(Stored data)

+++

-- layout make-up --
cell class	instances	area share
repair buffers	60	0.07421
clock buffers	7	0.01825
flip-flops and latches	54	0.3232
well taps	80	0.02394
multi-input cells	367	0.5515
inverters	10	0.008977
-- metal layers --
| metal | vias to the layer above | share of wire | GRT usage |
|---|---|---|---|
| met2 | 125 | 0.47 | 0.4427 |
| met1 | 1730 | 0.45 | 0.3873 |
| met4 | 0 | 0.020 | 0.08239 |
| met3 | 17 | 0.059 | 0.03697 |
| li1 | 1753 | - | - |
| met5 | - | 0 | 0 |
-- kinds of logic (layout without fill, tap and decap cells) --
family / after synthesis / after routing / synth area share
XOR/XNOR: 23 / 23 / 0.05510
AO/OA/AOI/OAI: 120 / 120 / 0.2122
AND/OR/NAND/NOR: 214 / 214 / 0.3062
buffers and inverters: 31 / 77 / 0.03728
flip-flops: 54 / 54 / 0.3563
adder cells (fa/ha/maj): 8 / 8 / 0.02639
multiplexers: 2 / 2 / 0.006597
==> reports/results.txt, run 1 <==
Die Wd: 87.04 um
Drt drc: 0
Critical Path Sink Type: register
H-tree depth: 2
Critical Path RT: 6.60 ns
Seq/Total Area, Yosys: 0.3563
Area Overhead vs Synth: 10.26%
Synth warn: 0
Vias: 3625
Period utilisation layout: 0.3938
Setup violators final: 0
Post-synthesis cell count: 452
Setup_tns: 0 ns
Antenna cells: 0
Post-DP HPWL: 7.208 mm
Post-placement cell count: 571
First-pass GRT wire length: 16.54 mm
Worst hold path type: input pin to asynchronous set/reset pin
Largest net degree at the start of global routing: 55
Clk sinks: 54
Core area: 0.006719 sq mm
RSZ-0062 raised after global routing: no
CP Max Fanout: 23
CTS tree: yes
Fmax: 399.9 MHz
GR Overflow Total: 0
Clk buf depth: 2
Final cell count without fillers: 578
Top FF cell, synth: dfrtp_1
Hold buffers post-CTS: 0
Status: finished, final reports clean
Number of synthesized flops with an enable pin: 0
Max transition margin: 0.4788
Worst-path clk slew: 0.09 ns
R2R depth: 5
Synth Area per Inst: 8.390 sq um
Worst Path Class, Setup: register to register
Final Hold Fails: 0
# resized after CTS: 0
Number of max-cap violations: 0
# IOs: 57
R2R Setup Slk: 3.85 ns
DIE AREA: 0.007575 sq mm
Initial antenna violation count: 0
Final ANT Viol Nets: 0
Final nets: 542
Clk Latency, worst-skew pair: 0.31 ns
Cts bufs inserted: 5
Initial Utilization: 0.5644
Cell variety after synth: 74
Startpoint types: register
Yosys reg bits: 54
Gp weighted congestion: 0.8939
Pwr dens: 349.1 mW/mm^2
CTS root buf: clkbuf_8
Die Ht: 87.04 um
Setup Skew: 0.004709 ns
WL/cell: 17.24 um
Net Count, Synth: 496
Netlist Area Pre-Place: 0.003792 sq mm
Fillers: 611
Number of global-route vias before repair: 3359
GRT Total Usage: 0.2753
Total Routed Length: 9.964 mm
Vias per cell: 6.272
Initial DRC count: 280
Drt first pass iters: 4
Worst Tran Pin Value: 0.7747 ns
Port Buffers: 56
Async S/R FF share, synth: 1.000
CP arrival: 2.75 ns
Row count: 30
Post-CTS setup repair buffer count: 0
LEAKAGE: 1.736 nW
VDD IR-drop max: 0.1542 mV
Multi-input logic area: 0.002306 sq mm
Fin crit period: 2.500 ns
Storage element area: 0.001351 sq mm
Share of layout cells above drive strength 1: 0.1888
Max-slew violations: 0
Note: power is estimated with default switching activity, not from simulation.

+++

(What the task requires)
Please give the entries above again in full, exactly as written.

(Answer to the problem)
-- layout make-up --
cell class	instances	area share
repair buffers	60	0.07421
clock buffers	7	0.01825
flip-flops and latches	54	0.3232
well taps	80	0.02394
multi-input cells	367	0.5515
inverters	10	0.008977
-- metal layers --
| metal | vias to the layer above | share of wire | GRT usage |
|---|---|---|---|
| met2 | 125 | 0.47 | 0.4427 |
| met1 | 1730 | 0.45 | 0.3873 |
| met4 | 0 | 0.020 | 0.08239 |
| met3 | 17 | 0.059 | 0.03697 |
| li1 | 1753 | - | - |
| met5 | - | 0 | 0 |
-- kinds of logic (layout without fill, tap and decap cells) --
family / after synthesis / after routing / synth area share
XOR/XNOR: 23 / 23 / 0.05510
AO/OA/AOI/OAI: 120 / 120 / 0.2122
AND/OR/NAND/NOR: 214 / 214 / 0.3062
buffers and inverters: 31 / 77 / 0.03728
flip-flops: 54 / 54 / 0.3563
adder cells (fa/ha/maj): 8 / 8 / 0.02639
multiplexers: 2 / 2 / 0.006597
==> reports/results.txt, run 1 <==
Die Wd: 87.04 um
Drt drc: 0
Critical Path Sink Type: register
H-tree depth: 2
Critical Path RT: 6.60 ns
Seq/Total Area, Yosys: 0.3563
Area Overhead vs Synth: 10.26%
Synth warn: 0
Vias: 3625
Period utilisation layout: 0.3938
Setup violators final: 0
Post-synthesis cell count: 452
Setup_tns: 0 ns
Antenna cells: 0
Post-DP HPWL: 7.208 mm
Post-placement cell count: 571
First-pass GRT wire length: 16.54 mm
Worst hold path type: input pin to asynchronous set/reset pin
Largest net degree at the start of global routing: 55
Clk sinks: 54
Core area: 0.006719 sq mm
RSZ-0062 raised after global routing: no
CP Max Fanout: 23
CTS tree: yes
Fmax: 399.9 MHz
GR Overflow Total: 0
Clk buf depth: 2
Final cell count without fillers: 578
Top FF cell, synth: dfrtp_1
Hold buffers post-CTS: 0
Status: finished, final reports clean
Number of synthesized flops with an enable pin: 0
Max transition margin: 0.4788
Worst-path clk slew: 0.09 ns
R2R depth: 5
Synth Area per Inst: 8.390 sq um
Worst Path Class, Setup: register to register
Final Hold Fails: 0
# resized after CTS: 0
Number of max-cap violations: 0
# IOs: 57
R2R Setup Slk: 3.85 ns
DIE AREA: 0.007575 sq mm
Initial antenna violation count: 0
Final ANT Viol Nets: 0
Final nets: 542
Clk Latency, worst-skew pair: 0.31 ns
Cts bufs inserted: 5
Initial Utilization: 0.5644
Cell variety after synth: 74
Startpoint types: register
Yosys reg bits: 54
Gp weighted congestion: 0.8939
Pwr dens: 349.1 mW/mm^2
CTS root buf: clkbuf_8
Die Ht: 87.04 um
Setup Skew: 0.004709 ns
WL/cell: 17.24 um
Net Count, Synth: 496
Netlist Area Pre-Place: 0.003792 sq mm
Fillers: 611
Number of global-route vias before repair: 3359
GRT Total Usage: 0.2753
Total Routed Length: 9.964 mm
Vias per cell: 6.272
Initial DRC count: 280
Drt first pass iters: 4
Worst Tran Pin Value: 0.7747 ns
Port Buffers: 56
Async S/R FF share, synth: 1.000
CP arrival: 2.75 ns
Row count: 30
Post-CTS setup repair buffer count: 0
LEAKAGE: 1.736 nW
VDD IR-drop max: 0.1542 mV
Multi-input logic area: 0.002306 sq mm
Fin crit period: 2.500 ns
Storage element area: 0.001351 sq mm
Share of layout cells above drive strength 1: 0.1888
Max-slew violations: 0
Note: power is estimated with default switching activity, not from simulation.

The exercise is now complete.